I was nine years old and I stood on the rocks at the edge of the sea a little way out of Bugibba. It was a fishing village then, now I understand, like most of Malta, it's a tourist town. I had a new mask and snorkel on my face and flippers on my feet. I didn't know they should be called fins and I didn't care. Flippers were fun. Swimming was something I had only recently embraced. I had nearly drowned when I was five and it took a long time to get used to the water again. I hadn't mastered the breathing routine though. I still haven't. I still swim doggie paddle with my head held high like some septuagenarian woman fresh from having her monthly hair-do done. It was snorkling that captivated me, having my face under the waves, seeing everything and still being able to breath with ease. With snorkel, mask and flippers I had leap-frogged over the other kids who only did normal swimming, I could never understand the attraction of being able to swim fast rather than lay still in the water for minutes at a time, face down, scanning the depths.

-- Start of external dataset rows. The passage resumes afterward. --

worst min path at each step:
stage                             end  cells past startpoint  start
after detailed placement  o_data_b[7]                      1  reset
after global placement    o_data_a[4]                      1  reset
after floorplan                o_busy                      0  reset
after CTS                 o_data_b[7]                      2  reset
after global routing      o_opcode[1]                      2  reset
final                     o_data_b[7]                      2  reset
**config.mk**
```make
export PLATFORM = sky130hd
export DESIGN_NAME = seq_ctrl
export DESIGN_NICKNAME = d
export VERILOG_FILES = /design/src/rtl/seq_pkg.sv /design/src/rtl/seq_hex_ascii.sv /design/src/rtl/seq_ctrl.sv
export SDC_FILE = /design/constraint.sdc
export NUM_CORES = 1
export LEC_CHECK = 0
export ABC_AREA = 1
export CAP_MARGIN = 15
export CORE_MARGIN = 3
export CORE_UTILIZATION = 40
export DETAILED_ROUTE_END_ITERATION = 7
export GPL_ROUTABILITY_DRIVEN = 0
export HOLD_SLACK_MARGIN = 0.02
export PLACE_DENSITY = 0.71
export RECOVER_POWER = 50
export SKIP_CTS_REPAIR_TIMING = 1
export SLEW_MARGIN = 10
export SYNTH_ARGS = -nofsm -noshare
export SYNTH_HDL_FRONTEND = slang
export SYNTH_SLANG_ARGS = --single-unit
```
**constraint.sdc**
```tcl
create_clock -name clk -period 2 [get_ports clk]
set_input_delay 0.2 -clock clk [delete_from_list [all_inputs] [get_ports clk]]
set_output_delay 0.2 -clock clk [all_outputs]
set_load 0.05 [all_outputs]
```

That day on the rocks in Malta was very special. It was the last afternoon of our holiday and I had spent my money on the new kit I wore. Yet even though I had been in the water every day that week and loved it more each hour, standing on these rocks looking in made me nervous. It was clear to the bottom, and the bottom was deep. The fear of drowning was still fresh. The little boy was afraid, but he was going to be brave. I had to be brave, the fish were too tempting. They were everywhere. And I had my first pair of flippers on my feet. I stepped off into a shoal and even my splash didn't make them all disappear. I remember that day so precisely, it is as if I had spent it in my own rock lined tropical fish tank. The water was warm and clear, the mask, snorkel and flippers fitted like a new skin and the fish were all around me.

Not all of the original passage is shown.